Her mom wasn’t interested in spending time with her grandkids, saying “I don’t do kids.” “But, Mom,” Karr and her siblings questioned, “you had four kids. What did you do as a mom?” Said Mom, “I was fun.”

Her binge-drinking mother introduced her children to suicide threats by getting “loaded” and locking herself in the bathroom with a loaded pistol and threatening to kill herself, sending the kids scattering to neighbors for help, Karr said.

Bullet holes in the wall showed where a drunken mom had taken aim at various husbands. Karr’s father, whom her mother married twice, “drank himself to death.”

Karr, who first attempted suicide by baby aspirin before she was 10, became a heavy-duty alcoholic and a substance abuser.

“I had a black hole in the middle of me into which I’d pour alcohol and drugs,” she said.
The day her Ivy League (now ex-) husband said “you smell like a bum,” she had her last drink. It was 21 years ago.

Karr checked into a facility, “a mental Marriott,” found people who loved her for herself and concentrated on raising her son, now 24. “Even when I couldn’t love myself, I could love my son.”
Her “spiritual adviser” told her to write a “gratitude list” and pray every single day. Day 1: “Keep me sober. I want money. Amen.”

Three weeks later, the same prayer. A telephone call. A man was giving her $35,000 for a writing grant she had never applied for.

The self-described “cracker from Texas pretending to be a white girl who wore headbands and rode horses that jumped” unloaded herself in her best-selling poetry and writings. And she is convinced that God has a convoluted sense of humor. “No one ever called again and said they were going to give me $35,000.”

Honored during the luncheon was Hero of Mental Health Barry Koch, who has spent the past year revamping the region’s suicide-prevention hot line to serve people 24/7 with trained volunteers.

“This hero stuff, I’m just not buying it,” said Koch, who then acknowledged with a chuckle that “the one thing about awards is I get to have a public forum. We need to get the word out about how severe this issue (suicide) is and to find one compassionate funder.”

Koch said 172 people killed themselves last year in Colorado Springs, and the state recorded 940 suicides.

“Is that something the Mile High State wants to be known for? NO,” said Board Chairwoman Bonnie Martinez.

She called on the community for help.

Urban Peak “Building Futures.
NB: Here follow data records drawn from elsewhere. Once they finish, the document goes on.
$ cat src/rtl/invaders_input_pkg.sv
// Shared scan codes, control bit positions and coin FSM states
// for the invaders input front-end.
package invaders_input_pkg;

  localparam logic [8:0] KC_UP         = 9'h075;
  localparam logic [8:0] KC_DOWN       = 9'h072;
  localparam logic [8:0] KC_LEFT       = 9'h06B;
  localparam logic [8:0] KC_RIGHT      = 9'h074;
  localparam logic [8:0] KC_FIREA      = 9'h014;
  localparam logic [8:0] KC_FIREB      = 9'h011;
  localparam logic [8:0] KC_FIREC      = 9'h029;
  localparam logic [8:0] KC_FIRED      = 9'h012;
  localparam logic [8:0] KC_P2_UP      = 9'h02D;
  localparam logic [8:0] KC_P2_DOWN    = 9'h02B;
  localparam logic [8:0] KC_P2_LEFT    = 9'h023;
  localparam logic [8:0] KC_P2_RIGHT   = 9'h034;
  localparam logic [8:0] KC_P2_FIREA   = 9'h01C;
  localparam logic [8:0] KC_P2_FIREB   = 9'h01B;
  localparam logic [8:0] KC_P2_FIREC   = 9'h021;
  localparam logic [8:0] KC_P2_FIRED   = 9'h01D;
  localparam logic [8:0] KC_START1     = 9'h005;
  localparam logic [8:0] KC_START1_ALT = 9'h016;
  localparam logic [8:0] KC_START2     = 9'h006;
  localparam logic [8:0] KC_START2_ALT = 9'h01E;
  localparam logic [8:0] KC_COIN       = 9'h076;
  localparam logic [8:0] KC_COIN1      = 9'h02E;
  localparam logic [8:0] KC_COIN2      = 9'h036;

  localparam int BIT_RIGHT = 0;
  localparam int BIT_LEFT  = 1;
  localparam int BIT_DOWN  = 2;
  localparam int BIT_UP    = 3;
  localparam int BIT_FIREA = 4;
  localparam int BIT_FIREB = 5;
  localparam int BIT_FIREC = 6;
  localparam int BIT_FIRED = 7;

  // Held-key vector: one bit per mapped code so aliases release independently
  localparam int K_P1   = 0;
  localparam int K_P2   = 8;
  localparam int K_S1   = 16;
  localparam int K_S2   = 18;
  localparam int K_COIN = 20;
  localparam int NKEYS  = 23;

  typedef enum logic [1:0] {
    IDLE,
    PULSE,
    WAIT_REL
  } coin_st_t;

  function automatic logic [NKEYS-1:0] key_sel(
    input logic [8:0] code
  );
    key_sel = '0;
    case (code)
      KC_RIGHT:      key_sel[K_P1+BIT_RIGHT] = 1'b1;
      KC_LEFT:       key_sel[K_P1+BIT_LEFT]  = 1'b1;
      KC_DOWN:       key_sel[K_P1+BIT_DOWN]  = 1'b1;
      KC_UP:         key_sel[K_P1+BIT_UP]    = 1'b1;
      KC_FIREA:      key_sel[K_P1+BIT_FIREA] = 1'b1;
      KC_FIREB:      key_sel[K_P1+BIT_FIREB] = 1'b1;
      KC_FIREC:      key_sel[K_P1+BIT_FIREC] = 1'b1;
      KC_FIRED:      key_sel[K_P1+BIT_FIRED] = 1'b1;
      KC_P2_RIGHT:   key_sel[K_P2+BIT_RIGHT] = 1'b1;
      KC_P2_LEFT:    key_sel[K_P2+BIT_LEFT]  = 1'b1;
      KC_P2_DOWN:    key_sel[K_P2+BIT_DOWN]  = 1'b1;
      KC_P2_UP:      key_sel[K_P2+BIT_UP]    = 1'b1;
      KC_P2_FIREA:   key_sel[K_P2+BIT_FIREA] = 1'b1;
      KC_P2_FIREB:   key_sel[K_P2+BIT_FIREB] = 1'b1;
      KC_P2_FIREC:   key_sel[K_P2+BIT_FIREC] = 1'b1;
      KC_P2_FIRED:   key_sel[K_P2+BIT_FIRED] = 1'b1;
      KC_START1:     key_sel[K_S1]           = 1'b1;
      KC_START1_ALT: key_sel[K_S1+1]         = 1'b1;
      KC_START2:     key_sel[K_S2]           = 1'b1;
      KC_START2_ALT: key_sel[K_S2+1]         = 1'b1;
      KC_COIN:       key_sel[K_COIN]         = 1'b1;
      KC_COIN1:      key_sel[K_COIN+1]       = 1'b1;
      KC_COIN2:      key_sel[K_COIN+2]       = 1'b1;
      default:       key_sel = '0;
    endcase
  endfunction

endpackage

$ cat src/rtl/invaders_frame_pulse.sv
// VBlank rising-edge strobe plus an 8-bit frame counter that
// saturates at LIMIT; clr has priority over counting.
module invaders_frame_pulse #(
  parameter int unsigned LIMIT = 4
) (
  input  logic       clk,
  input  logic       rst_n,
  input  logic       vblank,
  input  logic       clr,
  output logic       tick,
  output logic [7:0] cnt
);

  localparam logic [7:0] MAX = 8'(LIMIT);

  logic vb_q;

  assign tick = vblank & ~vb_q;

  always_ff @(posedge clk or negedge rst_n) begin
    if (!rst_n) begin
      vb_q <= 1'b0;
      cnt  <= '0;
    end else begin
      vb_q <= vblank;
      if (clr)
        cnt <= '0;
      else if (tick && cnt != MAX)
        cnt <= cnt + 8'd1;
    end
  end

endmodule

$ cat src/rtl/invaders_input_ctrl.sv
// PS/2 + joystick merge, coin pulse shaper and optional fireA
// autofire (enabled by defining INVADERS_AUTOFIRE_EN).
module invaders_input_ctrl
  import invaders_input_pkg::*;
#(
  parameter int unsigned COIN_FRAMES = 4,
  parameter int unsigned AF_FRAMES   = 3
) (
  input  logic        Clk,
  input  logic        Rst_n,
  input  logic [10:0] ps2_key,
  input  logic [15:0] joy1,
  input  logic [15:0] joy2,
  input  logic        VBlank,
  input  logic        autofire,
  output logic [7:0]  p1,
  output logic [7:0]  p2,
  output logic        start1,
  output logic        start2,
  output logic        coin
);

  localparam logic [7:0] COIN_MAX = 8'(COIN_FRAMES);
  localparam logic [7:0] AF_LAST  = 8'(AF_FRAMES - 1);

  logic             tog_q;
  logic             ev;
  logic [NKEYS-1:0] sel;
  logic [NKEYS-1:0] key_st;

  assign ev  = tog_q ^ ps2_key[10];
  assign sel = key_sel(ps2_key[8:0]);

  always_ff @(posedge Clk or negedge Rst_n) begin
    if (!Rst_n) begin
      tog_q  <= 1'b0;
      key_st <= '0;
    end else begin
      tog_q <= ps2_key[10];
      if (ev)
        key_st <= (key_st & ~sel)
                | (sel & {NKEYS{ps2_key[9]}});
    end
  end

  logic [7:0] p1_raw;
  logic [7:0] p2_raw;
  logic [7:0] p1_nxt;
  logic [7:0] p2_nxt;
  logic       raw;

  assign p1_raw = key_st[K_P1 +: 8] | joy1[7:0];
  assign p2_raw = key_st[K_P2 +: 8] | joy2[7:0];
  assign raw    = |key_st[K_COIN +: 3]
                | joy1[10] | joy2[10];

  coin_st_t   st;
  coin_st_t   st_nxt;
  logic       coin_nxt;
  logic       coin_clr;
  logic       coin_tick;
  logic [7:0] coin_cnt;

  invaders_frame_pulse #(
    .LIMIT(COIN_FRAMES)
  ) u_coin_frames (
    .clk   (Clk),
    .rst_n (Rst_n),
    .vblank(VBlank),
    .clr   (coin_clr),
    .tick  (coin_tick),
    .cnt   (coin_cnt)
  );

  // raw is ignored inside PULSE so blips cannot stretch or restart it
  always_comb begin
    st_nxt   = st;
    coin_nxt = 1'b0;
    coin_clr = 1'b0;
    unique case (st)
      IDLE: begin
        coin_clr = 1'b1;
        if (raw) begin
          st_nxt   = PULSE;
          coin_nxt = 1'b1;
        end
      end
      PULSE: begin
        if (coin_cnt == COIN_MAX)
          st_nxt = raw ? WAIT_REL : IDLE;
        else
          coin_nxt = 1'b1;
      end
      WAIT_REL: begin
        coin_clr = 1'b1;
        if (!raw)
          st_nxt = IDLE;
      end
      default: st_nxt = IDLE;
    endcase
  end

`ifdef INVADERS_AUTOFIRE_EN
  logic [1:0][7:0] raw_pl;
  logic [1:0]      fire_out;

  assign raw_pl = {p2_raw, p1_raw};

  for (genvar g = 0; g < 2; g++) begin : g_af
    logic       on;
    logic       wrap;
    logic       clr;
    logic       tick;
    logic [7:0] cnt;
    logic       off_q;

    assign on   = autofire & raw_pl[g][BIT_FIREA];
    assign wrap = tick && cnt == AF_LAST;
    assign clr  = ~on | wrap;

    invaders_frame_pulse #(
      .LIMIT(AF_FRAMES)
    ) u_af (
      .clk   (Clk),
      .rst_n (Rst_n),
      .vblank(VBlank),
      .clr   (clr),
      .tick  (tick),
      .cnt   (cnt)
    );

    // off_q=0 means "fire asserted" so every press starts in phase 1
    always_ff @(posedge Clk or negedge Rst_n) begin
      if (!Rst_n)
        off_q <= 1'b0;
      else if (!on)
        off_q <= 1'b0;
      else if (wrap)
        off_q <= ~off_q;
    end

    assign fire_out[g] = on ? ~off_q
                            : raw_pl[g][BIT_FIREA];
  end

  assign p1_nxt = {p1_raw[7:5], fire_out[0], p1_raw[3:0]};
  assign p2_nxt = {p2_raw[7:5], fire_out[1], p2_raw[3:0]};

  logic unused_sigs;
  assign unused_sigs = ^{joy1[15:11], joy2[15:11],
                         coin_tick};
`else
  assign p1_nxt = p1_raw;
  assign p2_nxt = p2_raw;

  logic unused_sigs;
  assign unused_sigs = ^{joy1[15:11], joy2[15:11],
                         coin_tick, autofire, AF_LAST};
`endif

  always_ff @(posedge Clk or negedge Rst_n) begin
    if (!Rst_n) begin
      st     <= IDLE;
      coin   <= 1'b0;
      p1     <= '0;
      p2     <= '0;
      start1 <= 1'b0;
      start2 <= 1'b0;
    end else begin
      st     <= st_nxt;
      coin   <= coin_nxt;
      p1     <= p1_nxt;
      p2     <= p2_nxt;
      start1 <= |key_st[K_S1 +: 2] | joy1[8] | joy2[8];
      start2 <= |key_st[K_S2 +: 2] | joy1[9] | joy2[9];
    end
  end

endmodule
$ cat config.mk
export PLATFORM = sky130hd
export DESIGN_NAME = invaders_input_ctrl
export DESIGN_NICKNAME = d
export VERILOG_FILES = /design/src/rtl/invaders_input_pkg.sv /design/src/rtl/invaders_frame_pulse.sv /design/src/rtl/invaders_input_ctrl.sv
export SDC_FILE = /design/constraint.sdc
export NUM_CORES = 1
export LEC_CHECK = 0
export ABC_AREA = 1
export BUFFER_PORTS_ARGS = -buffer_cell sky130_fd_sc_hd__buf_2
export CAP_MARGIN = 20
export CORE_MARGIN = 2
export CORE_UTILIZATION = 45
export CTS_BUF_LIST = sky130_fd_sc_hd__clkbuf_4 sky130_fd_sc_hd__clkbuf_8 sky130_fd_sc_hd__clkbuf_16
export CTS_CLUSTER_DIAMETER = 200
export DETAILED_ROUTE_END_ITERATION = 10
export PLACE_DENSITY_LB_ADDON = 0.2
export SLEW_MARGIN = 20
export SYNTH_ARGS = -nofsm -noshare
export SYNTH_HDL_FRONTEND = slang
export SYNTH_SLANG_ARGS = --single-unit
export TNS_END_PERCENT = 1
$ cat constraint.sdc
create_clock -name Clk -period 3.1 [get_ports Clk]
set_input_delay 0 -clock Clk [delete_from_list [all_inputs] [get_ports Clk]]
set_output_delay 0 -clock Clk [all_outputs]
set_load 0.03 [all_outputs]
== Yosys cells after proc, flatten, opt, wreduce, memory -nomap -nowiden ==
Cells that the tools add are included.

* Register bits: 54
* Bits of input ports: 47
* Output and inout port bits: 19
* Logic and storage cells: 98

* Add/subtract/negate cells: 1
* Equal/unequal tests: 30
* Muxes and demuxes: 34
* Bitwise logic cells: 15
* Reductions and logical operators: 8

{| class="wikitable"
|+ Operator list
! cell !! count
|-
| $eq 9x5->1 const B || 8
|-
| $eq 9x6->1 const B || 8
|-
| $and 23x23->23 || 2
|-
| $eq 9x7->1 const B || 5
|-
| $mux 1 || 26
|-
| $not 23->23 || 1
|-
| $or 23x23->23 || 1
|-
| $eq 9x3->1 const B || 2
|-
| $mux 8 || 2
|-
| $or 8x8->8 || 2
|-
| $add 8x1->8 const B || 1
|-
| $eq 8x3->1 const B || 1
|-
| $mux 2 || 4
|-
| $ne 8x3->1 const B || 1
|-
| $ne 2x2->1 const B || 3
|-
| $or 1x1->1 || 6
|-
| $pmux 2 s3 || 1
|-
| $reduce_or 2->1 || 3
|-
| $reduce_and 3->1 || 1
|-
| $reduce_or 3->1 || 1
|-
| $eq 2x1->1 const B || 1
|-
| $eq 2x2->1 const B || 1
|-
| $logic_not 2->1 || 1
|-
| $pmux 1 s2 || 1
|-
| 5 further kinds || 5
|}

== Longest topological paths before layout ==
* Word-level depth: 6
* Mapped depth: 9
* Mapped depth without buffers: 9

== Hierarchy ==
From an unflattened synthesis, not the netlist that was laid out.

* Cells, all modules: 344
* Area total of the unflattened synthesis: 2805.2 µm²

{| class="wikitable"
|+ Modules (own cells, without submodules)
! module !! instances !! cells each !! area an instance (µm²) !! sequential area each (µm²)
|-
| invaders_input_ctrl || 1 || 268 || 2200.9 || 1126.1
|-
| invaders_frame_pulse || 1 || 76 || 604.3 || 225.2
|}

== Worst setup path after synthesis ==
OpenSTA, ideal clock, no wires.

* Kind: register to register
* From: register u_coin_frames.cnt[0]
* To: register u_coin_frames.cnt[5]
* Setup time: 118 ps
* Data arrival time: 1131 ps
* Required time: 2982 ps
* Slack: 1851 ps
* Stages on the path, launching flop included: 9
* Buffers on the path: 0
* Period minus slack after synthesis: 1249 ps
* Cell sequence: dfrtp_1 inv_1 ha_1 nand3_2 nor2_4 nor2_4 nor2_8 nand2_1 nand2_1

* Cells in the longest elaborated chain, start to end: 3
* Elaborated cells on any way between the ends: 6
* Those cells by class: 1 x add/sub; 1 x eq/ne; 2 x mux; 2 x reduce/logical

{| class="wikitable"
|+ Ends and longest elaborated chain
! what !! RTL line !! source
|-
| start, declared || invaders_frame_pulse.sv:11 || <nowiki>output logic [7:0] cnt</nowiki>
|-
| start signal, assigned || invaders_frame_pulse.sv:29 || <nowiki>cnt <= cnt + 8'd1;</nowiki>
|-
| $add 8x1->8 / $ne 8x3->1 (equally long branches) || invaders_frame_pulse.sv:29, invaders_frame_pulse.sv:28 ||
|-
| $mux 8 / $logic_and 1x1->1 (equally long branches) || invaders_frame_pulse.sv:28 || <nowiki>else if (tick && cnt != MAX)</nowiki>
|-
| $mux 8 / $reduce_bool 2->1 (equally long branches) || n/a ||
|}

Parallel ways exist; a longest one is shown, timed or not. The select of a mux whose other input is x is not followed.
A chain may end at the register's enable or synchronous reset.

==> impl_metrics.ini <==
[die]
ios = 66
dieArea_um2 = 6319
core_um2 = 5507
die_h_um = 79.50
die_w_um = 79.50
fp-row-count = 27
start_util_pct = 46.58

[timing]
tns_ns = 0
rsz0062_at_grt = no
drv_slew = 0
min_period_over_period_pct = 55.72
setup_violations = 0
worstMarginPinSlew_ns = 0.8548
skew_ns = 0.005199
relSlewSlack_pct = 43.01
fin_crit_ns = 1.727
timing_hold_violations_final = 0
max_freq_mhz = 579.0

[logic_synthesis]
synth_edf_count = 0
synth_cells = 311
synth_compound_area_share_pct = 3.805
synth_top_family_by_area = simple AND/OR/NAND/NOR gates
synth_area_leaders = dfrtp_1 (53%), nand2_1 (13%), inv_1 (5.4%)
yosys.area.top_type = dfrtp_1
ys_types = 25
ys_dominant_reg_cell = dfrtp_1
yosysWarnings = 0
yosys.area.top_type_share_pct = 52.68
netlist_area_um2 = 2565
synth-async-reset-ratio_pct = 100.0
synth-simple-area-share_pct = 34.29
synth_mux_area_share_pct = 0
ys_ff_latch = 54
synth_fp_nets = 360
synthAdderAreaFrac_pct = 0.9756
seq_area_frac_synth_pct = 52.68
syn_avg_cell_area_um2 = 8.247
synthXorXnorAreaFrac_pct = 1.024

[power_and_ir_drop]
power_leakage_nw = 1.614
power_density_nw_per_um2 = 455.2
total_power_w = 0.001461
ir_drop_uv = 273.8

[clocking]
path_clk_slew_ns = 0.10
cts_setup_buffers = 0
cts_tree = built
htreeDepth = 2
clock-sinks = 54
cts_max_path_buffers = 2
clock_latency_ns = 0.31
cts_buffers = 5
cts_root_buffer = clkbuf_8

[finish]
n_antenna_cell = 0
fin_util_pct = 58.30
multiInputGateArea_um2 = 1028
fill_cells = 518
area_growth_pct = 25.17
fin_nets = 438
layout.area.seq_um2 = 1351
fin_cells = 462
layout-drive-gt1-share_pct = 22.31

[setup_path]
critical_path_class = register to register
worst_setup_path_end_kind = register
cp.arrival_ns = 1.91
cp.required_ns = 3.28
start_kind = register
critPathMaxFanout = 21

[detailed_routing]
drt_iter0_drc = 59
postRouteAntennaNets = 0
vias = 2186
route.detailed.drc = 0
vias_per_cell = 4.732
dr.pass1.iters = 4
wl_per_cell_um = 10.94
finalWirelength_mm = 5.055

[global_route]
grt_max_degree = 41
overflow = 0
grt_pass1_vias = 2124
track_usage_pct = 17.64
grt_first_pass_wirelength_mm = 8.763
antenna_found_initial = 0

[placement]
dpl.hpwl_mm = 3.658
io_buffers = 54
place_congestion = 0.8758
place_inst = 431

[hold_path]
hp-class = primary input to register

[outcome]
status = complete, no violations

[job]
maxCapViolCount = 0
-- cell type report --
| type | count | area share [%] |
|---|---|---|
| inverters | 38 | 4.443 |
| repair buffers | 78 | 15.82 |
| multi-input cells | 212 | 32.03 |
| clock buffers | 5 | 2.143 |
| clock inverters | 3 | 0.6625 |
| flip-flops and latches | 54 | 42.09 |
| well taps | 72 | 2.806 |
-- cells by family after synthesis --
| kind of cell | count (synthesis) |
|---|---|
| and+or+nand+nor | 189 |
| buffers and inverters | 45 |
| AOI/OAI and AO/OA | 18 |
| adders and majority gates | 2 |
| xor gates and xnor gates | 3 |
| DFF | 54 |
-- worst paths after layout --
kind,start,end,slack [ns],cells past startpoint
worst max register to register,tog_q,register,1.37,8
max in group asynchronous,Rst_n,p2[4],2.04,3
worst min-delay path,ps2_key[9],register,0.02,3
min in group asynchronous,Rst_n,coin,0.33,2
worst min register to register,register,p1[7],0.47,1
worst max-delay path,tog_q,register,1.37,8
-- cells in the mapped netlist, types with 3 or more instances --
cell and n:
nand3_1 24, dfrtp_1 54, nor2_1 32, inv_1 37
nand4_1 16, nand2_1 89, o21ai_1 11, buf_2 4
nor3_1 3, or2_2 16, o21ai_0 3, xor2_1 3
-- per-layer routing --
metal | track usage, % | share of wire (%)
met1 | 21.15 | 45
met2 | 31.09 | 50
met3 | 3.959 | 3.7
met4 | 6.034 | 1.4
met5 | 0 | 0
-- cell usage in the layout, fill, tap and decap left out, types with 3 or more instances in the layout --
cell type	count
o21ai_1	11
xor2_1	3
buf_2	54
dlygate4sd3_1	23
nor3_1	3
nand2_1	89
nor2_1	32
inv_1	37
o21ai_0	3
nand4_1	16
clkbuf_8	5
nand3_1	24
or2_2	16
dfrtp_1	54
-- worst max-delay path, cell delays in order (launching register included) --
cell and delay (ns):
dfrtp_1 0.39, inv_1 0.05, nand2_1 0.04, nand2_1 0.48, nand2_1 0.24, nor2_1 0.17
nand2_1 0.10, nand2_1 0.06, o21ai_1 0.06
-- where the power goes --
part           switching (W)  internal [W]
Clock               0.000231      0.000159
Sequential         0.0000428      0.000751
Combinational       0.000171      0.000106
-- stage by stage --
step | hold WS, ns | area [um^2] | setup WS [ns]
after floorplan | -0.2956 | 2565 | 1.851
after global placement | 0.1225 | 2890 | 1.428
after detailed placement | 0.1239 | 2890 | 1.394
after CTS | 0.007287 | 3211 | 1.396
after global routing | 0.01862 | 3211 | 1.141
final | 0.01812 | 3211 | 1.373
-- repair_timing --
item / 4_1_cts / 5_1_grt
gates resized for setup: 0 / 0
hold buffers: 23 / 0
hold endpoints to repair: 59 / 0
No activity file was read; power rests on OpenSTA's default activity.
Building Lives”

Linda Weise, founder and executive director of the Colorado Springs Conservatory, was named the Pathmaker Award winner by Urban Peak Colorado Springs, which serves homeless youths.

At the nonprofit’s 10th annual fundraiser Sept. 23, Urban Peak’s Executive Director, John McIlwee, saluted Weise’s “huge impact on the youth of all walks of life. She and her husband, Keith Wells, have had a longtime commitment to improving the lives of youth in Colorado Springs.”

Weise looked out over the crowd of several hundred at Mr. Biggs Event Center.

“The reality is that if I look around this room, there isn’t one person I didn’t call upon saying, ‘I need help.’ Every person responded,” she said. “Our job is to leave this place better than we found it. Thank you for carving paths with me.”

Three young honorees shared their stories.

Michael called himself “a troubled little kid” when he first went to Urban Peak. Since then he has gone to college, reunited with his mother and he volunteers throughout the community.
He was touched “to be appreciated for everything I’ve done.”

Monique said she and her siblings were “treated badly” at home. But what pushed her over the edge was when she went to a party with her birth mother and the mother’s boyfriend.

Her baby sister was left on a bed. She slipped down between the bed and the wall and suffocated.

Monique was adopted out but couldn’t attach.

Then came suicide attempts, drinking, living with a boyfriend and pregnancy.

Today she’s working on her GED diploma, has a job to support her son and is “working on my driver’s license.”

Adison wasn’t welcome at home when sexual orientation conflicted with the parents’ religious beliefs.

Adison went to college for an associate’s degree and, through TransCampus “for queer and transgendered students,” got a scholarship to Colorado College and plans to go on to law school.

Adison’s thesis is on transgender politics. The transgendered “want to take responsibility for our own lives and to give back,” Adison said.